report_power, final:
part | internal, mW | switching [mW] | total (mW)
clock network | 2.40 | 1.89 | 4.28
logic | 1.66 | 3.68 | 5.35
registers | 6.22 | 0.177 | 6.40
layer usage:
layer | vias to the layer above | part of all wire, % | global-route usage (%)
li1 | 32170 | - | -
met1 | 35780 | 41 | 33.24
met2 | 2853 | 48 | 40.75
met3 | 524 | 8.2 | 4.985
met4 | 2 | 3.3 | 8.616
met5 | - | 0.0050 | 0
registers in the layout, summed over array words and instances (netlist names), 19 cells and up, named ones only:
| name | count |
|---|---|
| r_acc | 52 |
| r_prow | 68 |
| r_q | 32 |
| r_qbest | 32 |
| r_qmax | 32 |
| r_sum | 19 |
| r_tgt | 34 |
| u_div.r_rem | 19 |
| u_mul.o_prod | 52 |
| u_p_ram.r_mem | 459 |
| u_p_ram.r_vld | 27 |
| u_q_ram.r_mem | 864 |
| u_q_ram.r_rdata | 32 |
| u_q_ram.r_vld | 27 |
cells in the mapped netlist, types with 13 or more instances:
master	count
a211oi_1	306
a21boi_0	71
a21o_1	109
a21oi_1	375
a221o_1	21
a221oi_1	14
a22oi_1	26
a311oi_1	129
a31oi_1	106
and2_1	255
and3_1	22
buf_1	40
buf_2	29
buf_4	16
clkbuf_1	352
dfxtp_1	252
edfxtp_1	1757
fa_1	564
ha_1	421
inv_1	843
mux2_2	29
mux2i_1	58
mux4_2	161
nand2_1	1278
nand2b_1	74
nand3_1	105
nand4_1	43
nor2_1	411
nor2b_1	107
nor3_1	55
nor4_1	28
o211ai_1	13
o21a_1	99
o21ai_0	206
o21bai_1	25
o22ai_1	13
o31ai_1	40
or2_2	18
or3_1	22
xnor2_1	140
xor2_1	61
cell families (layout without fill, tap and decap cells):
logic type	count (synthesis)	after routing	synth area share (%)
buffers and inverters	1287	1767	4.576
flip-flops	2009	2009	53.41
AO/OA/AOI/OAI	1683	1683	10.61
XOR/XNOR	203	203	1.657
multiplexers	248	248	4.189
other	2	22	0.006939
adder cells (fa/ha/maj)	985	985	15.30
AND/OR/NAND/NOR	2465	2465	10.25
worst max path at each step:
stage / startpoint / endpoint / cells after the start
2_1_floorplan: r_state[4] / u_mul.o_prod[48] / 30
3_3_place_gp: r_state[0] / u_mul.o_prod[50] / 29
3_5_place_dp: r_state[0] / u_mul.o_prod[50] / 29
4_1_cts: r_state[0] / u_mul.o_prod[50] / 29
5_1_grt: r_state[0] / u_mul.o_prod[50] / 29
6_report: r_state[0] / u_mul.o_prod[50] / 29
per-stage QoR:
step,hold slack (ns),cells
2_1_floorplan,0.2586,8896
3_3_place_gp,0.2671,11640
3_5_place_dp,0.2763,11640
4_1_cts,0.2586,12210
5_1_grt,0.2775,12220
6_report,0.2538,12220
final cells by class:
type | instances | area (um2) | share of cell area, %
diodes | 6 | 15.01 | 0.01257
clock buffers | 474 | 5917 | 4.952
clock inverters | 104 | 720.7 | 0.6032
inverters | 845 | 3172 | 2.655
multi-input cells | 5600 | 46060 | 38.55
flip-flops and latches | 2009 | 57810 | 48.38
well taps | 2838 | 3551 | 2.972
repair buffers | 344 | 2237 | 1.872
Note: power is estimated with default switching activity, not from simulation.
`config.mk`:
```
export PLATFORM = sky130hd
export DESIGN_NAME = watchdog_multi_reload_flat
export DESIGN_NICKNAME = d
export VERILOG_FILES = /design/src/rtl/wdr_pkg.sv /design/src/rtl/wdr_in_if.sv /design/src/rtl/wdr_out_if.sv /design/src/rtl/wdr_cfg_if.sv /design/src/rtl/watchdog_multi_reload.sv /design/src/flat_wrapper.sv
export VERILOG_INCLUDE_DIRS = /design/src /design/src/rtl
export SDC_FILE = /design/constraint.sdc
export NUM_CORES = 1
export LEC_CHECK = 0
export ABC_AREA = 1
export BUFFER_PORTS_ARGS = -buffer_cell sky130_fd_sc_hd__clkbuf_2
export CAP_MARGIN = 20
export CORE_ASPECT_RATIO = 1.75
export CORE_MARGIN = 5
export CORE_UTILIZATION = 55
export CTS_CLUSTER_DIAMETER = 60
export DETAILED_ROUTE_END_ITERATION = 7
export GPL_TIMING_DRIVEN = 0
export PLACE_DENSITY = 0.76
export SYNTH_ARGS = -nofsm -noshare
export SYNTH_HDL_FRONTEND = slang
export SYNTH_SLANG_ARGS = --single-unit
```
`constraint.sdc`:
```
create_clock -name clk -period 8.1 [get_ports clk]
set_input_delay 0.81 -clock clk [delete_from_list [all_inputs] [get_ports clk]]
set_output_delay 0.81 -clock clk [all_outputs]
set_load 0.01 [all_outputs]
```
`src/rtl/watchdog_multi_reload_macros.svh`:
```
// Assertion macros shared by the watchdog RTL.
`ifndef WATCHDOG_MULTI_RELOAD_MACROS_SVH
`define WATCHDOG_MULTI_RELOAD_MACROS_SVH
`ifndef NO_ASSERTIONS
// Expression must hold at every clock edge outside reset.
`define WDR_ASSERT_NOW(label, expr) \
  label: assert property (@(posedge clk) disable iff (rst) (expr)) \
    else $error("watchdog assertion failed");
// Antecedent implies consequent in the same cycle.
`define WDR_ASSERT_IMP(label, ante, cons) \
  label: assert property (@(posedge clk) disable iff (rst) (ante) |-> (cons)) \
    else $error("watchdog assertion failed");
// Antecedent implies consequent in the next cycle.
`define WDR_ASSERT_NXT(label, ante, cons) \
  label: assert property (@(posedge clk) disable iff (rst) (ante) |=> (cons)) \
    else $error("watchdog assertion failed");
`else
`define WDR_ASSERT_NOW(label, expr)
`define WDR_ASSERT_IMP(label, ante, cons)
`define WDR_ASSERT_NXT(label, ante, cons)
`endif
`endif

```
`src/rtl/wdr_pkg.sv`:
```
// Types and constants of the multi-channel reload watchdog.
package wdr_pkg;

  localparam int CHANNELS = 8;
  localparam int MASK_W   = 8;
  localparam int COUNT_W  = 32;
  localparam int CHAN_W   = 4;
  localparam int MODE_W   = 4;
  localparam int CFG_IDX_W = 2;

  localparam logic [COUNT_W-1:0] FEED_MAGIC = 32'h6E52_4635;
  localparam logic [MASK_W-1:0]  CHAN_MASK  = MASK_W'((16'd1 << CHANNELS) - 16'd1);

  // Item function codes
  typedef enum logic [1:0] {
    FUNC_TICK   = 2'd0,
    FUNC_START  = 2'd1,
    FUNC_FEED   = 2'd2,
    FUNC_STATUS = 2'd3
  } func_t;

  // Configuration register indexes
  typedef enum logic [CFG_IDX_W-1:0] {
    REG_RELOAD_VALUE   = 2'd0,
    REG_CHANNEL_ENABLE = 2'd1,
    REG_RUN_MODES      = 2'd2,
    REG_UNUSED         = 2'd3
  } cfg_idx_t;

  // Run mode bits
  localparam int MODE_SLEEP_BIT = 0;
  localparam int MODE_HALT_BIT  = 3;

  // Reset values of the registers
  localparam logic [COUNT_W-1:0] RELOAD_RESET = 32'hFFFF_FFFF;
  localparam logic [MASK_W-1:0]  ENABLE_RESET = 8'h01;
  localparam logic [MODE_W-1:0]  MODES_RESET  = 4'h1;

  // One result word
  typedef struct packed {
    logic               timeout;
    logic               running;
    logic [MASK_W-1:0]  pending_mask;
    logic               channel_pending;
    logic [COUNT_W-1:0] count_value;
  } result_t;

endpackage

```
`src/rtl/wdr_in_if.sv`:
```
// Input item channel of the watchdog.
interface wdr_in_if;
  logic                        valid;
  logic                        ready;
  wdr_pkg::func_t              func;
  logic [wdr_pkg::CHAN_W-1:0]  channel;
  logic [wdr_pkg::COUNT_W-1:0] write_word;
  logic                        cpu_sleeping;
  logic                        cpu_halted;

  modport source (output valid, func, channel, write_word, cpu_sleeping, cpu_halted,
                  input ready);
  modport sink   (input valid, func, channel, write_word, cpu_sleeping, cpu_halted,
                  output ready);
endinterface

```
`src/rtl/wdr_out_if.sv`:
```
// Result channel of the watchdog.
interface wdr_out_if;
  logic                        valid;
  logic                        ready;
  logic                        timeout;
  logic                        running;
  logic [wdr_pkg::MASK_W-1:0]  pending_mask;
  logic                        channel_pending;
  logic [wdr_pkg::COUNT_W-1:0] count_value;

  modport source (output valid, timeout, running, pending_mask, channel_pending,
                  count_value, input ready);
  modport sink   (input valid, timeout, running, pending_mask, channel_pending,
                  count_value, output ready);
endinterface

```
`src/rtl/wdr_cfg_if.sv`:
```
// Configuration write channel of the watchdog.
interface wdr_cfg_if;
  logic                          valid;
  logic                          ready;
  wdr_pkg::cfg_idx_t             index;
  logic [wdr_pkg::COUNT_W-1:0]   data;

  modport source (output valid, index, data, input ready);
  modport sink   (input valid, index, data, output ready);
endinterface

```
`src/rtl/watchdog_multi_reload.sv`:
```
// Watchdog timer with several reload request channels, top level.
//
//   channel  dir  handshake      word
//   req      in   valid/ready    func, channel, write_word, cpu_sleeping, cpu_halted
//   rsp      out  valid/ready    timeout, running, pending_mask, channel_pending,
//                                count_value
//   cfg      in   valid/ready    index, data (always ready, locked while running)
//
// One item per clock while req is ready: state updates on the accepting edge, the
// result word goes to the output register, or to the skid entry while rsp stalls.
// A two-entry output buffer (output register plus skid) keeps req ready while
// one result waits; req.ready drops only when both entries are full.
// rst is synchronous, active high: stopped, counter and pending bits zero,
// registers at their reset values, output buffer empty.
module watchdog_multi_reload (
  input  logic       clk,
  input  logic       rst,
  wdr_in_if.sink     req,
  wdr_out_if.source  rsp,
  wdr_cfg_if.sink    cfg
);
  import wdr_pkg::*;
  `include "watchdog_multi_reload_macros.svh"

  // Configuration registers
  logic [COUNT_W-1:0] reload_value;
  logic [MASK_W-1:0]  channel_enable;
  logic [MODE_W-1:0]  run_modes;

  // Watchdog state
  logic [COUNT_W-1:0] down_count, down_count_next;
  logic [MASK_W-1:0]  pending_bits, pending_bits_next;
  logic               running, running_next;

  // Output buffer
  result_t out_word, skid_word, result_c;
  logic    out_valid, skid_valid;

  logic accept, pop;
  logic [MASK_W-1:0] en_mask, chan_bit, pend_clr;
  logic chan_ok, blocked, feed_hit, timeout_c;

  assign accept  = req.valid && req.ready;
  assign pop     = out_valid && rsp.ready;
  assign en_mask = channel_enable & CHAN_MASK;
  assign chan_ok = req.channel < CHAN_W'(CHANNELS);
  assign chan_bit = MASK_W'(1) << req.channel[2:0];
  assign pend_clr = pending_bits & ~chan_bit;

  // Configuration writes, ignored once running
  assign cfg.ready = 1'b1;
  always_ff @(posedge clk) begin
    if (rst) begin
      reload_value   <= RELOAD_RESET;
      channel_enable <= ENABLE_RESET;
      run_modes      <= MODES_RESET;
    end else if (cfg.valid && !running) begin
      unique case (cfg.index)
        REG_RELOAD_VALUE:   reload_value   <= cfg.data;
        REG_CHANNEL_ENABLE: channel_enable <= cfg.data[MASK_W-1:0];
        REG_RUN_MODES:      run_modes      <= cfg.data[MODE_W-1:0];
        default: ;
      endcase
    end
  end

  // Next state for the presented item
  always_comb begin
    down_count_next   = down_count;
    pending_bits_next = pending_bits;
    running_next      = running;
    timeout_c         = 1'b0;
    blocked  = (req.cpu_sleeping && !run_modes[MODE_SLEEP_BIT]) ||
               (req.cpu_halted && !run_modes[MODE_HALT_BIT]);
    feed_hit = running && chan_ok && (req.write_word == FEED_MAGIC) &&
               ((en_mask & pending_bits & chan_bit) != '0);
    unique case (req.func)
      FUNC_START: begin
        if (!running) begin
          down_count_next   = reload_value;
          pending_bits_next = en_mask;
          running_next      = 1'b1;
        end
      end
      FUNC_TICK: begin
        if (running && !blocked) begin
          if (down_count <= COUNT_W'(1)) begin
            timeout_c         = 1'b1;
            down_count_next   = reload_value;
            pending_bits_next = en_mask;
          end else begin
            down_count_next = down_count - COUNT_W'(1);
          end
        end
      end
      FUNC_FEED: begin
        if (feed_hit) begin
          if (pend_clr == '0) begin
            down_count_next   = reload_value;
            pending_bits_next = en_mask;
          end else begin
            pending_bits_next = pend_clr;
          end
        end
      end
      default: ;
    endcase
  end

  // Result word
  always_comb begin
    result_c.timeout         = timeout_c;
    result_c.running         = running_next;
    result_c.pending_mask    = pending_bits_next;
    result_c.channel_pending = chan_ok && pending_bits_next[req.channel[2:0]];
    result_c.count_value     = down_count_next;
  end

  // State registers
  always_ff @(posedge clk) begin
    if (rst) begin
      down_count   <= '0;
      pending_bits <= '0;
      running      <= 1'b0;
    end else if (accept) begin
      down_count   <= down_count_next;
      pending_bits <= pending_bits_next;
      running      <= running_next;
    end
  end

  // Output register and skid entry
  assign req.ready = !skid_valid;
  always_ff @(posedge clk) begin
    if (rst) begin
      out_valid  <= 1'b0;
      skid_valid <= 1'b0;
    end else if (pop || !out_valid) begin
      if (skid_valid) begin
        out_word   <= skid_word;
        skid_valid <= 1'b0;
        out_valid  <= 1'b1;
      end else begin
        out_valid <= accept;
        if (accept) out_word <= result_c;
      end
    end else if (accept) begin
      skid_word  <= result_c;
      skid_valid <= 1'b1;
    end
  end

  assign rsp.valid           = out_valid;
  assign rsp.timeout         = out_word.timeout;
  assign rsp.running         = out_word.running;
  assign rsp.pending_mask    = out_word.pending_mask;
  assign rsp.channel_pending = out_word.channel_pending;
  assign rsp.count_value     = out_word.count_value;

  // Checks
  `WDR_ASSERT_IMP(a_skid_behind_out, skid_valid, out_valid)
  `WDR_ASSERT_IMP(a_timeout_running, out_valid && out_word.timeout, out_word.running)
  `WDR_ASSERT_NOW(a_pending_in_mask, (pending_bits & ~CHAN_MASK) == '0)
  `WDR_ASSERT_NXT(a_stays_running, running, running)
  `WDR_ASSERT_NXT(a_start_loads, accept && req.func == FUNC_START && !running,
                  running && down_count == $past(reload_value))

endmodule

```
`src/flat_wrapper.sv`:
```
// flat-port wrapper written by rule: the top's interface ports become plain ports
module watchdog_multi_reload_flat import wdr_pkg::*;
  (clk, rst, req_valid, req_func, req_channel, req_write_word, req_cpu_sleeping, req_cpu_halted, req_ready, rsp_valid, rsp_timeout, rsp_running, rsp_pending_mask, rsp_channel_pending, rsp_count_value, rsp_ready, cfg_valid, cfg_index, cfg_data, cfg_ready);
  wdr_in_if req_i ();
  wdr_out_if rsp_i ();
  wdr_cfg_if cfg_i ();
  input  logic clk;
  input  logic rst;
  input wire logic [$bits(req_i.valid)-1:0] req_valid;
  input wire logic [$bits(req_i.func)-1:0] req_func;
  input wire logic [$bits(req_i.channel)-1:0] req_channel;
  input wire logic [$bits(req_i.write_word)-1:0] req_write_word;
  input wire logic [$bits(req_i.cpu_sleeping)-1:0] req_cpu_sleeping;
  input wire logic [$bits(req_i.cpu_halted)-1:0] req_cpu_halted;
  output wire logic [$bits(req_i.ready)-1:0] req_ready;
  output wire logic [$bits(rsp_i.valid)-1:0] rsp_valid;
  output wire logic [$bits(rsp_i.timeout)-1:0] rsp_timeout;
  output wire logic [$bits(rsp_i.running)-1:0] rsp_running;
  output wire logic [$bits(rsp_i.pending_mask)-1:0] rsp_pending_mask;
  output wire logic [$bits(rsp_i.channel_pending)-1:0] rsp_channel_pending;
  output wire logic [$bits(rsp_i.count_value)-1:0] rsp_count_value;
  input wire logic [$bits(rsp_i.ready)-1:0] rsp_ready;
  input wire logic [$bits(cfg_i.valid)-1:0] cfg_valid;
  input wire logic [$bits(cfg_i.index)-1:0] cfg_index;
  input wire logic [$bits(cfg_i.data)-1:0] cfg_data;
  output wire logic [$bits(cfg_i.ready)-1:0] cfg_ready;
  assign req_i.valid = req_valid;
  assign req_i.func = req_func;
  assign req_i.channel = req_channel;
  assign req_i.write_word = req_write_word;
  assign req_i.cpu_sleeping = req_cpu_sleeping;
  assign req_i.cpu_halted = req_cpu_halted;
  assign req_ready = req_i.ready;
  assign rsp_valid = rsp_i.valid;
  assign rsp_timeout = rsp_i.timeout;
  assign rsp_running = rsp_i.running;
  assign rsp_pending_mask = rsp_i.pending_mask;
  assign rsp_channel_pending = rsp_i.channel_pending;
  assign rsp_count_value = rsp_i.count_value;
  assign rsp_i.ready = rsp_ready;
  assign cfg_i.valid = cfg_valid;
  assign cfg_i.index = cfg_index;
  assign cfg_i.data = cfg_data;
  assign cfg_ready = cfg_i.ready;
  watchdog_multi_reload u_core (.clk(clk), .rst(rst), .req(req_i), .rsp(rsp_i), .cfg(cfg_i));
endmodule
```
==> impl_metrics.toml <==
[cells_and_area]
final_layout_size_suffix_gt1_share_pct = 17.3
nNetsFinal = 1552
layout.cells.non_filler = 1718
insertedDiodeCount = 0
syn2layout_area_growth_pct = 15.6

[worst_setup_path]
worst_path_largest_cell_delay_ps = 640
timing.critical_path.required_ps = 8240
path_max_fanout = 22
path_buf_inv = 5
crit_path_end_kind = "flop"
crit_chain = "clkbuf_1 -> nor2_1 -> inv_1 -> clkbuf_1 -> buf_2 -> nor2_4 -> buf_16"
cp-start-kind = "flop"
critPathSlowestCell = "nor2_1"
critPathMostFrequentCell = "clkbuf_1"
critical_path_class = "reg -> reg"
worstPathArrival_ps = 3270
crit_family = "buffers and inverters"

[floorplanning]
die_area_um2 = 21000
row_count = 65
die_h_um = 188
start_util_pct = 55.4
core_um2 = 18000
io_pins = 125
die_w_um = 112

[detailed_routing]
dr_total_vias = 10100
avgViaCountPerCell = 5.88
dr.pass1.iters = 8
drt.antenna.violating_nets = 0
drc = 1
wl_per_cell_um = 20.7
finalWirelength_um = 35500
drtIter0Drc = 971

[clocking]
clk_pin_slew_ps = 70
cts_setup_buffers = 0
cts-buffers-inserted = 17
cts_resized = 0
cts-root-buf = "clkbuf_16"
cts_tree = "done"
h-tree-depth = 4
cts.sinks = 171
insertion_delay_ps = 440
postCtsHoldBufs = 0
cts.path.max_buffers = 2

[sta]
finalCritPeriodShare_pct = 38.7
fin_crit_ps = 3130
fmax_ghz = 0.319
slew_violations = 0
hold_ws_ps = 502
setup_viol_count_final = 0
setup_tns_ps = 0
tightest_slew_ps = 848
finClkSkew_ps = 9.25
relSlewSlack_pct = 43.5
hold_viol = 0
rsz0062_at_grt = "false"

[power_and_ir_drop]
swShare_pct = 30.7
ir_drop_v = 0.000124
power_density_nw_per_um2 = 195
power_frac_seq_pct = 45.2
clockPowerShare_pct = 37.2
power.switching_w = 0.000687
p_comb_share_pct = 17.6
p_int_w = 0.00155
cellLeakagePower_nw = 5.02

[yosys]
netlist-cell-type-count = 63
syn_nets = 1411
synth_seq_area_share_pct = 43.0
netlist_area_um2 = 9960
synth_common_cells = "nand2_1 (324), nor2_1 (152), inv_1 (121)"
synth_edf_count = 86
async_flop_share_pct = 0
yosysMostFrequentCell = "nand2_1"
synth_top_area_share_pct = 25.9
ys_seq_elements = 171
ys.flop_type = "edfxtp_1"
synthCells = 1330
ys_warn_count = 0
ys_top_cells_by_area = "edfxtp_1 (26%), dfxtp_1 (17%), nand2_1 (12%), o21ai_0 (5.8%), nor2_1 (5.7%)"
syn_area_per_cell_um2 = 7.49
synth_top_cell_by_area = "edfxtp_1"

[placement]
hpwl_um = 27200
dp.cells = 1686
io_buffers = 120
gp_congestion = 1.04

[global_routing]
grt_pass1_wl_um = 55200
grt_max_degree = 23
antenna_found_initial = 0
grt_pass1_vias = 9803
grt_usage_pct = 33.8
grt.overflow.total = 0

[flow_run]
maxCapViolations = 0

[min_path]
hp-class = "reg -> reg"

[run_status]
violations = "DRC"
status = "complete, but fails checks"
-- cell usage in the layout, fill, tap and decap left out, types with 3 or more instances in the layout --
cell type  Yosys  final
o21ai_2        3      3
nand4_2        3      3
clkbuf_16      0     17
nor2_2        20     20
nand3b_1       5      5
inv_6          0      4
nand3_2        3      3
a221oi_1      13     13
buf_4          3      3
nor3_1        15     15
nand4_1       15     15
o21bai_1       4      4
inv_1        121    121
o221ai_1       7      7
a22oi_1        4      4
nor2_1       152    150
a21oi_2        6      6
clkbuf_2       0    120
nand3_1       80     80
nand2_1      324    324
o21ai_1       17     17
a41oi_2        4      4
nor2_4         6      8
clkinv_1       5      6
xor2_1        15     15
buf_6          6      6
a31oi_1        5      5
clkbuf_1      47     48
edfxtp_1      86     86
buf_2          8      8
inv_2         10     10
o31ai_1        4      4
dfxtp_1       85     85
o21ai_0      115    115
nand2_2        8      8
a21oi_1       72     72
o211ai_1      20     20
-- routing by layer --
layer / GRT usage [%] / part of all wire (%) / up-vias
li1: - / - / 4764
met2: 58.2 / 49 / 552
met1: 38.0 / 36 / 4631
met5: 0 / 0 / -
met4: 22.3 / 7.2 / 0
met3: 5.81 / 8.2 / 159
-- cell type report --
cell class / count / area [um2]
clock inverters: 14 / 159
well taps: 234 / 293
flip-flops and latches: 171 / 4280
plain buffers: 65 / 310
inverters: 138 / 522
multi-input cells: 956 / 4860
repair buffers: 122 / 656
clock buffers: 18 / 429
fillers: 1675 / 6460
-- worst register-to-register path, stage by stage (launching register included) --
cell      delay (ps)
dfxtp_1          300
clkbuf_1         170
nor2_1           640
inv_1            120
clkbuf_1         380
buf_2            350
nor2_4           620
buf_16           250
-- final timing paths --
path,startpoint,endpoint,slack (ps),cells after the start
min,u_core.reload_value[13]$_SDFFE_PP1P_,u_core.reload_value[13]$_SDFFE_PP1P_,500,2
max,u_core.skid_valid$_SDFFE_PP0P_,u_core.skid_word[29]$_DFFE_PP_,4970,7
max reg2reg,u_core.skid_valid$_SDFFE_PP0P_,u_core.skid_word[29]$_DFFE_PP_,4970,7
min reg2reg,u_core.reload_value[13]$_SDFFE_PP1P_,u_core.reload_value[13]$_SDFFE_PP1P_,500,2
-- state kept, by name (all words and copies together) (netlist names) --
register,cells
u_core.skid_word,43
u_core.down_count,32
u_core.reload_value,32
u_core.rsp.count_value,32
u_core.channel_enable,8
u_core.pending_bits,8
u_core.rsp.pending_mask,8
u_core.run_modes,2
u_core.rsp.channel_pending,1
u_core.rsp.running,1
u_core.rsp.timeout,1
u_core.rsp.valid,1
u_core.running,1
u_core.skid_valid,1
-- cell families after synthesis --
| logic type | synth area share, % |
|---|---|
| XOR/XNOR | 1.41 |
| adder cells (fa/ha/maj) | 0.251 |
| AO/OA/AOI/OAI | 18.3 |
| other | 0.0376 |
| AND/OR/NAND/NOR | 28.6 |
| flip-flops | 43.0 |
| buffers and inverters | 8.35 |
-- through the flow --
step	total power, W	utilization (%)	cell area, um2	setup slack, ps
floorplan	0.00127	-	9960	4230
global placement	0.00140	60.4	10900	2620
detailed placement	0.00141	60.8	10900	4610
CTS	0.00223	64.1	11500	5030
global route	0.00232	64.1	11500	4810
finish	0.00224	64.1	11500	4970
-- power groups by stage --
stage / combinational, W / sequential (W) / clock [W]
after global placement: 0.000373 / 0.00103 / 0
after floorplan: 0.000246 / 0.00102 / 0
after CTS: 0.000387 / 0.00101 / 0.000834
after global routing: 0.000434 / 0.00102 / 0.000874
final: 0.000394 / 0.00101 / 0.000833
after detailed placement: 0.000384 / 0.00103 / 0
Note: power is estimated with default switching activity, not from simulation.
------------------------------
• Directions: Return, word for word, the lines of the data above from the line with "u_q_ram.r_vld | 27 |" through the line with "flip-flops and latches | 2009 | 57810 | 48.38", inclusive.

• Result of the exercise:
| u_q_ram.r_vld | 27 |
cells in the mapped netlist, types with 13 or more instances:
master	count
a211oi_1	306
a21boi_0	71
a21o_1	109
a21oi_1	375
a221o_1	21
a221oi_1	14
a22oi_1	26
a311oi_1	129
a31oi_1	106
and2_1	255
and3_1	22
buf_1	40
buf_2	29
buf_4	16
clkbuf_1	352
dfxtp_1	252
edfxtp_1	1757
fa_1	564
ha_1	421
inv_1	843
mux2_2	29
mux2i_1	58
mux4_2	161
nand2_1	1278
nand2b_1	74
nand3_1	105
nand4_1	43
nor2_1	411
nor2b_1	107
nor3_1	55
nor4_1	28
o211ai_1	13
o21a_1	99
o21ai_0	206
o21bai_1	25
o22ai_1	13
o31ai_1	40
or2_2	18
or3_1	22
xnor2_1	140
xor2_1	61
cell families (layout without fill, tap and decap cells):
logic type	count (synthesis)	after routing	synth area share (%)
buffers and inverters	1287	1767	4.576
flip-flops	2009	2009	53.41
AO/OA/AOI/OAI	1683	1683	10.61
XOR/XNOR	203	203	1.657
multiplexers	248	248	4.189
other	2	22	0.006939
adder cells (fa/ha/maj)	985	985	15.30
AND/OR/NAND/NOR	2465	2465	10.25
worst max path at each step:
stage / startpoint / endpoint / cells after the start
2_1_floorplan: r_state[4] / u_mul.o_prod[48] / 30
3_3_place_gp: r_state[0] / u_mul.o_prod[50] / 29
3_5_place_dp: r_state[0] / u_mul.o_prod[50] / 29
4_1_cts: r_state[0] / u_mul.o_prod[50] / 29
5_1_grt: r_state[0] / u_mul.o_prod[50] / 29
6_report: r_state[0] / u_mul.o_prod[50] / 29
per-stage QoR:
step,hold slack (ns),cells
2_1_floorplan,0.2586,8896
3_3_place_gp,0.2671,11640
3_5_place_dp,0.2763,11640
4_1_cts,0.2586,12210
5_1_grt,0.2775,12220
6_report,0.2538,12220
final cells by class:
type | instances | area (um2) | share of cell area, %
diodes | 6 | 15.01 | 0.01257
clock buffers | 474 | 5917 | 4.952
clock inverters | 104 | 720.7 | 0.6032
inverters | 845 | 3172 | 2.655
multi-input cells | 5600 | 46060 | 38.55
flip-flops and latches | 2009 | 57810 | 48.38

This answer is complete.